Despite train strikes and inclement weather, Brighton & Hove Pride 2023 enjoyed another successful year, raising money for the Brighton Rainbow Fund supporting LGBTQ+ groups and organisations within the local community, as crowds of around 250,000 people descended on the seaside resort. It is estimated that more than £25m was brought into the city’s economy over the Pride weekend.

With more than 150 LGBTQ+ artists performing across 12 different stages, attention was largely focused on the main ‘Fabuloso’ stage in the 63-acre Preston Park. Here first night headliners Black Eyed Peas were followed by Steps on the Sunday, with Solotech UK for the second year providing their flagship WPL line array.

Working once again alongside production manager Dean Parker, at Wilde Ones International Events, their sound design was based around main PA hangs of 18 WPL per side, with a stage right side hang of six of the smaller WPC, and a larger drop of 12 WPC elements stage left.

According to crew chief and system tech Joseph Pearce this was in response to general site sensitivity, and with the stage pointing parallel to the road, the proximity of the housing on the right side.

Eight of Martin Audio’s smaller WPS enclosures provided near fill coverage while low frequency extension was provided by 20 powerful 2×18 SXHF218 subwoofers, designed in a castellated cardioid broadside array across the front of the stage.

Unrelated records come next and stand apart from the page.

==> violet <==
==> flow/design.v <==
module pow_5_pipe
(
    input             clock,
    input      [17:0] n,
    output reg [17:0] n_pow_5
);
    reg [17:0] n_1, n_2, n_3;
    reg [17:0] n_pow_2, n_pow_3, n_pow_4;
    always @(posedge clock)
    begin
        n_1 <= n;
        n_2 <= n_1;
        n_3 <= n_2;
        n_pow_2 <= n * n;
        n_pow_3 <= n_pow_2 * n_1;
        n_pow_4 <= n_pow_3 * n_2;
        n_pow_5 <= n_pow_4 * n_3;
    end
endmodule
==> flow/run.sh <==
#!/bin/bash
# the make line also repeats each setting of config.mk as NAME=value (left out here)
make -C /OpenROAD-flow-scripts/flow DESIGN_CONFIG=/design/flow/config.mk WORK_HOME=/design/flow/orfs CLKGATE_MAP_FILE= finish
==> flow/config.mk <==
export PLATFORM = sky130hd
export DESIGN_NAME = pow_5_pipe
export DESIGN_NICKNAME = pow_5_pipe
export VERILOG_FILES = /design/flow/design.v
export SDC_FILE = /design/flow/constraint.sdc
export NUM_CORES = 4
export LEC_CHECK = 0
export CAP_MARGIN = 20
export CORE_ASPECT_RATIO = 0.57
export CORE_MARGIN = 10
export CORE_UTILIZATION = 40
export MAX_ROUTING_LAYER = met4
export MIN_ROUTING_LAYER = met2
export PLACE_DENSITY_LB_ADDON = 0.14
export SETUP_SLACK_MARGIN = 1.39
export SLEW_MARGIN = 20
export TNS_END_PERCENT = 90
==> flow/constraint.sdc <==
create_clock -name core_clock -period 11.2 [get_ports {clock}]
set_input_delay 2.2400 -clock core_clock [delete_from_list [all_inputs] [get_ports {clock}]]
set_output_delay 2.2400 -clock core_clock [all_outputs]
set_load 0.01 [all_outputs]
==> inputs of willow, as changes to violet <==
Settings changed: CORE_ASPECT_RATIO 0.57 to default, CORE_MARGIN 10 to 2, CORE_UTILIZATION 40 to 65, MAX_ROUTING_LAYER met4 to default, MIN_ROUTING_LAYER met2 to default, PLACE_DENSITY_LB_ADDON 0.14 to default, SETUP_SLACK_MARGIN 1.39 to default, TNS_END_PERCENT 90 to default.
==> flow/constraint.sdc (replaced) <==
create_clock -name core_clock -period 5.23 [get_ports {clock}]
set_input_delay 1.0460 -clock core_clock [delete_from_list [all_inputs] [get_ports {clock}]]
set_output_delay 1.0460 -clock core_clock [all_outputs]
set_load 0.01 [all_outputs]
==> inputs of yarrow, as changes to violet <==
Settings changed: CORE_ASPECT_RATIO 0.57 to default, CORE_MARGIN 10 to 2, CORE_UTILIZATION 40 to 72, MAX_ROUTING_LAYER met4 to default, MIN_ROUTING_LAYER met2 to default, PLACE_DENSITY from default to 0.4, PLACE_DENSITY_LB_ADDON 0.14 to default, SETUP_SLACK_MARGIN 1.39 to 0.52, TNS_END_PERCENT 90 to 5.
==> flow/constraint.sdc (replaced) <==
create_clock -name core_clock -period 3.89 [get_ports {clock}]
set_input_delay 0.7780 -clock core_clock [delete_from_list [all_inputs] [get_ports {clock}]]
set_output_delay 0.7780 -clock core_clock [all_outputs]
set_load 0.01 [all_outputs]
==> inputs of garnet, as changes to violet <==
Settings changed: CORE_ASPECT_RATIO 0.57 to default, CORE_MARGIN 10 to 2, MAX_ROUTING_LAYER met4 to default, MIN_ROUTING_LAYER met2 to default, PLACE_DENSITY_LB_ADDON 0.14 to default, SETUP_SLACK_MARGIN 1.39 to default, TNS_END_PERCENT 90 to default.
==> flow/constraint.sdc (replaced) <==
create_clock -name core_clock -period 6.23 [get_ports {clock}]
set_input_delay 1.2460 -clock core_clock [delete_from_list [all_inputs] [get_ports {clock}]]
set_output_delay 1.2460 -clock core_clock [all_outputs]
set_load 0.01 [all_outputs]
==> comparison <==
- yarrow ran to the end with violations: setup timing. garnet finished with timing, DRC and antenna clean. violet ran to the end with no violations. willow ran to the end with violations: setup timing.
- Routed wire length, lowest first: garnet, willow, yarrow, violet.
- Against yarrow, the critical path depth of garnet is lower by 1.
- In synthesized cell count, violet and yarrow do not differ.
- Against violet, the cell count of garnet is larger by about 0.9%.
- In sequential cell count, willow and violet do not differ.
- The highest worst hold slack belongs to violet, the lowest to garnet.
- Core utilization: yarrow > willow > garnet > violet.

Solotech provided stage monitoring in the shape of 16 of Martin Audio’s popular LE1500 floor wedges, with six TORUS T1215 constant curvature arrays and four SXHF218subs on stage.


Joseph Pearce, Crew Chief

Set some 70 meters back from the stage were three delay towers. These comprised a further 24 WPS set across the three positions, with three SXHF218 subs on each mast providing LF.

Once again Solotech worked alongside Robert Miller of F1 Acoustics to set, and achieve, both the onsite and offsite sound thresholds, with audio crew chief and system tech, Joseph Pearce optimising the sound in Martin Audio’s DISPLAY software. Miller confirmed that the offsite level had been set at 78dB(A) Leq15 at the nearest problematic area.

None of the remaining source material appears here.